- **DIRECTIONS FOR THIS TASK**
Consider the listing below. Extract exactly the lines from the line containing "logic [7:0] regWrOH;" to the line containing "run.sh (not shown)", both included.

- **DATA FOR THE TASK**
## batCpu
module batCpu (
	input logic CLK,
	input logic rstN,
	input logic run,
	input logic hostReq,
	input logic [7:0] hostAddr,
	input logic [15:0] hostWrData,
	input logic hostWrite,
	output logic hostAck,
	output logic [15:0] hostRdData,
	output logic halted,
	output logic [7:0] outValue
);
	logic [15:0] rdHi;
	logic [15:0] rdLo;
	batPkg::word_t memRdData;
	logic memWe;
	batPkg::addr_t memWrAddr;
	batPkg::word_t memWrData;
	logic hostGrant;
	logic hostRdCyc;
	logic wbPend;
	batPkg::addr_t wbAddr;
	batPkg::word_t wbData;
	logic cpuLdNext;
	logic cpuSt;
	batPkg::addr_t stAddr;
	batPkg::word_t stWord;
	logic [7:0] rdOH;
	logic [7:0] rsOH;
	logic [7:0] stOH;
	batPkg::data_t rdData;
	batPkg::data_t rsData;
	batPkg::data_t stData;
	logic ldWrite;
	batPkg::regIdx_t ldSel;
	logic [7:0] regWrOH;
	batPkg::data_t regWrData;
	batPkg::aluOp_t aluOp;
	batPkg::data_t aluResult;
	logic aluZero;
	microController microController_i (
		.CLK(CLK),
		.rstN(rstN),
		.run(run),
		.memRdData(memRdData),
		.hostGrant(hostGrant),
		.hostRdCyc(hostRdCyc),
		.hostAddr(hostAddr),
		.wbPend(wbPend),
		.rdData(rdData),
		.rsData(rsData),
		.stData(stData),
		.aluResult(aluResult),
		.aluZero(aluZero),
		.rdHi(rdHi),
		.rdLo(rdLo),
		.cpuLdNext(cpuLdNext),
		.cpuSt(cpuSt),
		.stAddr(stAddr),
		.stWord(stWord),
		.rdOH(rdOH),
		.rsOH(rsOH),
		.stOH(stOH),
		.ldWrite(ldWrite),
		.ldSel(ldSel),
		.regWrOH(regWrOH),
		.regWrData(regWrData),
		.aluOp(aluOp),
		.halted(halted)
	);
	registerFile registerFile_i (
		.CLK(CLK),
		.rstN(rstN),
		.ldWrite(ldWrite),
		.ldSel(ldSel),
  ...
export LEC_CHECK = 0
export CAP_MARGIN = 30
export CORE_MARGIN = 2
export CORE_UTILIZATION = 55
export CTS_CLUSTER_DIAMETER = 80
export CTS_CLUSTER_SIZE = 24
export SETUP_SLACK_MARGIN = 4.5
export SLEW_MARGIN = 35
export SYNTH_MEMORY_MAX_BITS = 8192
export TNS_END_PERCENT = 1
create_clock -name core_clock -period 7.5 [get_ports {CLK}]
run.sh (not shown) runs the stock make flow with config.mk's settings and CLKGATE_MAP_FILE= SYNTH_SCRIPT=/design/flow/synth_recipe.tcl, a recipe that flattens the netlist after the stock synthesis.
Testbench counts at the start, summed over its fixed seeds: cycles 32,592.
From an optimization exercise on the open Yosys and OpenROAD flow, aimed at small area; shortcuts taken in it are not production practice.
Only simulation tests tie the RTL to the original design; equivalence was not proved.
Power and IR drop assume default switching activity.

==> flow/design.v <==
package pulse_pkg;
   typedef struct packed {
      logic [31:0] period;
      logic [31:0] sync_up;
      logic [31:0] p1width;
      logic [31:0] p2start;
      logic [31:0] att_down;
      logic [31:0] delay;
      logic [31:0] offres_delay;
      logic [6:0]  pp_pump;
      logic [6:0]  pp_probe;
      logic [6:0]  post_att;
      logic        double_pulse;
      logic        pump_on;
   } pulse_timing_t;
   typedef struct packed {
      logic [3:0]  addr;
      logic [31:0] data;
   } host_wr_t;
   typedef struct packed {
      logic        sync_on;
      logic        pulse_on;
      logic [6:0]  att1;
      logic [6:0]  att3;
      logic        record_start;
      logic        frame_start;
   } pulse_out_t;
endpackage
`timescale 1ns/1ps
module timing_loader
(
   input  logic          clk_pll,
   input  logic          resetn,
   input  logic          host_valid,
   input  pulse_pkg::host_wr_t      host_wr,
   output logic          host_ready,
   output logic          commit,
   output pulse_pkg::pulse_timing_t shadow,
   input  logic [2:0]    used
);
   logic        wr_acc;
   logic [31:0] wdata;
   logic [7:0]  fld_en;
   assign host_ready = (used != 3'(4));
   assign wr_acc     = host_valid && host_ready;
   assign commit     = wr_acc && (host_wr.addr == 4'd8);
   assign wdata = resetn ? 32'd0 : host_wr.data;
   always_comb begin
      for (int k = 0; k < 8; k++)
         fld_en[k] = resetn || (wr_acc && (host_wr.addr == 4'(k)));
   end
   always_ff @(posedge clk_pll) begin
      if (fld_en[4'd0])   shadow.period       <= wdata;
      if (fld_en[4'd1])  shadow.sync_up      <= wdata;
      if (fld_en[4'd2])  shadow.p1width      <= wdata;
      if (fld_en[4'd3])  shadow.p2start      <= wdata;
      if (fld_en[4'd4]) shadow.att_down     <= wdata;
      if (fld_en[4'd5])    shadow.delay        <= wdata;
      if (fld_en[4'd6])   shadow.offres_delay <= wdata;
      if (fld_en[4'd7]) begin
         shadow.pp_pump      <= wdata[0 +: 7];
         shadow.pp_probe     <= wdata[7 +: 7];
         shadow.post_att     <= wdata[14 +: 7];
         shadow.double_pulse <= wdata[21];
         shadow.pump_on      <= wdata[22];
      end
   end
endmodule
`timescale 1ns/1ps
module timing_fifo #(
   parameter int  WIDTH     = 1
) (
   input  logic     clk_pll,
   input  logic     resetn,
   input  logic     commit,
   input  logic [WIDTH-1:0] wdata,
   output logic     avail,
   output logic [WIDTH-1:0] head,
   input  logic     pop,
   output logic [2:0] used
);
   logic [WIDTH-1:0] mem [4];
   logic [1:0] wr_ptr;
   logic [1:0] rd_ptr;
   logic [2:0] count;
   logic       push;
   logic       credit_return;
   assign avail = (count != 3'd0);
   assign head  = mem[rd_ptr];
   assign used  = count + 3'(push) + 3'(credit_return);
   always_ff @(posedge clk_pll) begin
      if (commit) mem[wr_ptr] <= wdata;
   end
   always_ff @(posedge clk_pll) begin
      if (resetn) begin
         wr_ptr        <= '0;
         rd_ptr        <= '0;
         count         <= '0;
         push          <= 1'b0;
         credit_return <= 1'b0;
      end else begin
         if (commit) wr_ptr <= wr_ptr + 2'd1;
         if (pop)    rd_ptr <= rd_ptr + 2'd1;
         count         <= count + 3'(push) - 3'(pop);
         push          <= commit;
         credit_return <= pop;
      end
   end
endmodule
`timescale 1ns/1ps
module pulse_sequencer
(
   input  logic          clk_pll,
   input  logic          resetn,
   input  logic          avail,
   input  pulse_pkg::pulse_timing_t head,
   output logic          pop,
   input  logic          pump,
   output pulse_pkg::pulse_out_t    pulse
);
   function automatic logic lt32(input logic [31:0] a, input logic [31:0] b,
                                 input logic le);
      logic l;
      l = le;
      for (int i = 0; i < 32; i++)
         l = (~a[i] & b[i]) | (~a[i] & l) | (b[i] & l);
      lt32 = l;
   endfunction
   pulse_pkg::pulse_timing_t cur;
   logic          armed;
   logic [31:0]   counter;
   logic          at_zero;
   logic          frame_end;
   logic          restart;
   logic [31:0]   att3_end;
   logic [31:0]   offres_end;
   logic [31:0]   rec_begin;
   logic          offres_win;
   logic          lt_p1, le_p1, lt_p2, lt_su, gt_ad, lt_ad, lt_a3, gt_od, lt_oe, lt_rb;
   pulse_pkg::pulse_out_t    pulse_nxt;
   assign frame_end = armed && (counter == cur.period);
   assign restart   = !armed || frame_end;
   assign pop       = avail && restart;
   assign att3_end   = cur.sync_up - 32'(30);
   assign offres_end = cur.offres_delay + cur.p1width;
   assign rec_begin  = cur.sync_up + cur.delay;
   assign lt_su = lt32(counter, cur.sync_up, 1'b0);
   assign lt_p1 = lt32(counter, cur.p1width, 1'b0);
   assign le_p1 = lt32(counter, cur.p1width, 1'b1) && !(&cur.p1width);
   assign lt_p2 = lt32(counter, cur.p2start, 1'b0);
   assign gt_ad = lt32(cur.att_down, counter, 1'b0);
   assign lt_ad = lt32(counter, cur.att_down, 1'b0);
   assign lt_a3 = lt32(counter, att3_end, 1'b0);
   assign gt_od = lt32(cur.offres_delay, counter, 1'b0);
   assign lt_oe = lt32(counter, offres_end, 1'b0);
   assign lt_rb = lt32(counter, rec_begin, 1'b0);
   assign offres_win = cur.double_pulse && gt_od && lt_oe;
   always_comb begin
      pulse_nxt = '0;
      if (armed) begin
         pulse_nxt.sync_on = lt_su;
         if (lt_p1)      pulse_nxt.pulse_on = pump;
         else if (lt_p2) pulse_nxt.pulse_on = 1'b0;
         else if (lt_su) pulse_nxt.pulse_on = 1'b1;
         else            pulse_nxt.pulse_on = offres_win && !cur.pump_on;
         pulse_nxt.att1 = (le_p1 || gt_ad) ? cur.pp_pump : cur.pp_probe;
         pulse_nxt.att3 = (lt_a3 || gt_ad) ? cur.post_att : 7'd0;
         pulse_nxt.record_start = !lt_rb && lt_ad;
         pulse_nxt.frame_start  = at_zero;
      end
   end
   always_ff @(posedge clk_pll) begin
      if (resetn) begin
         armed   <= 1'b0;
         counter <= '0;
         at_zero <= 1'b1;
         pulse   <= '0;
      end else begin
         pulse <= pulse_nxt;
         if (pop) armed <= 1'b1;
         at_zero <= restart;
         if (restart) counter <= '0;
         else         counter <= counter + 32'd1;
      end
   end
   always_ff @(posedge clk_pll) begin
      if (pop) cur <= head;
   end
endmodule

- **SOLVED PROBLEM**
	logic [7:0] regWrOH;
	batPkg::data_t regWrData;
	batPkg::aluOp_t aluOp;
	batPkg::data_t aluResult;
	logic aluZero;
	microController microController_i (
		.CLK(CLK),
		.rstN(rstN),
		.run(run),
		.memRdData(memRdData),
		.hostGrant(hostGrant),
		.hostRdCyc(hostRdCyc),
		.hostAddr(hostAddr),
		.wbPend(wbPend),
		.rdData(rdData),
		.rsData(rsData),
		.stData(stData),
		.aluResult(aluResult),
		.aluZero(aluZero),
		.rdHi(rdHi),
		.rdLo(rdLo),
		.cpuLdNext(cpuLdNext),
		.cpuSt(cpuSt),
		.stAddr(stAddr),
		.stWord(stWord),
		.rdOH(rdOH),
		.rsOH(rsOH),
		.stOH(stOH),
		.ldWrite(ldWrite),
		.ldSel(ldSel),
		.regWrOH(regWrOH),
		.regWrData(regWrData),
		.aluOp(aluOp),
		.halted(halted)
	);
	registerFile registerFile_i (
		.CLK(CLK),
		.rstN(rstN),
		.ldWrite(ldWrite),
		.ldSel(ldSel),
  ...
export LEC_CHECK = 0
export CAP_MARGIN = 30
export CORE_MARGIN = 2
export CORE_UTILIZATION = 55
export CTS_CLUSTER_DIAMETER = 80
export CTS_CLUSTER_SIZE = 24
export SETUP_SLACK_MARGIN = 4.5
export SLEW_MARGIN = 35
export SYNTH_MEMORY_MAX_BITS = 8192
export TNS_END_PERCENT = 1
create_clock -name core_clock -period 7.5 [get_ports {CLK}]
run.sh (not shown) runs the stock make flow with config.mk's settings and CLKGATE_MAP_FILE= SYNTH_SCRIPT=/design/flow/synth_recipe.tcl, a recipe that flattens the netlist after the stock synthesis.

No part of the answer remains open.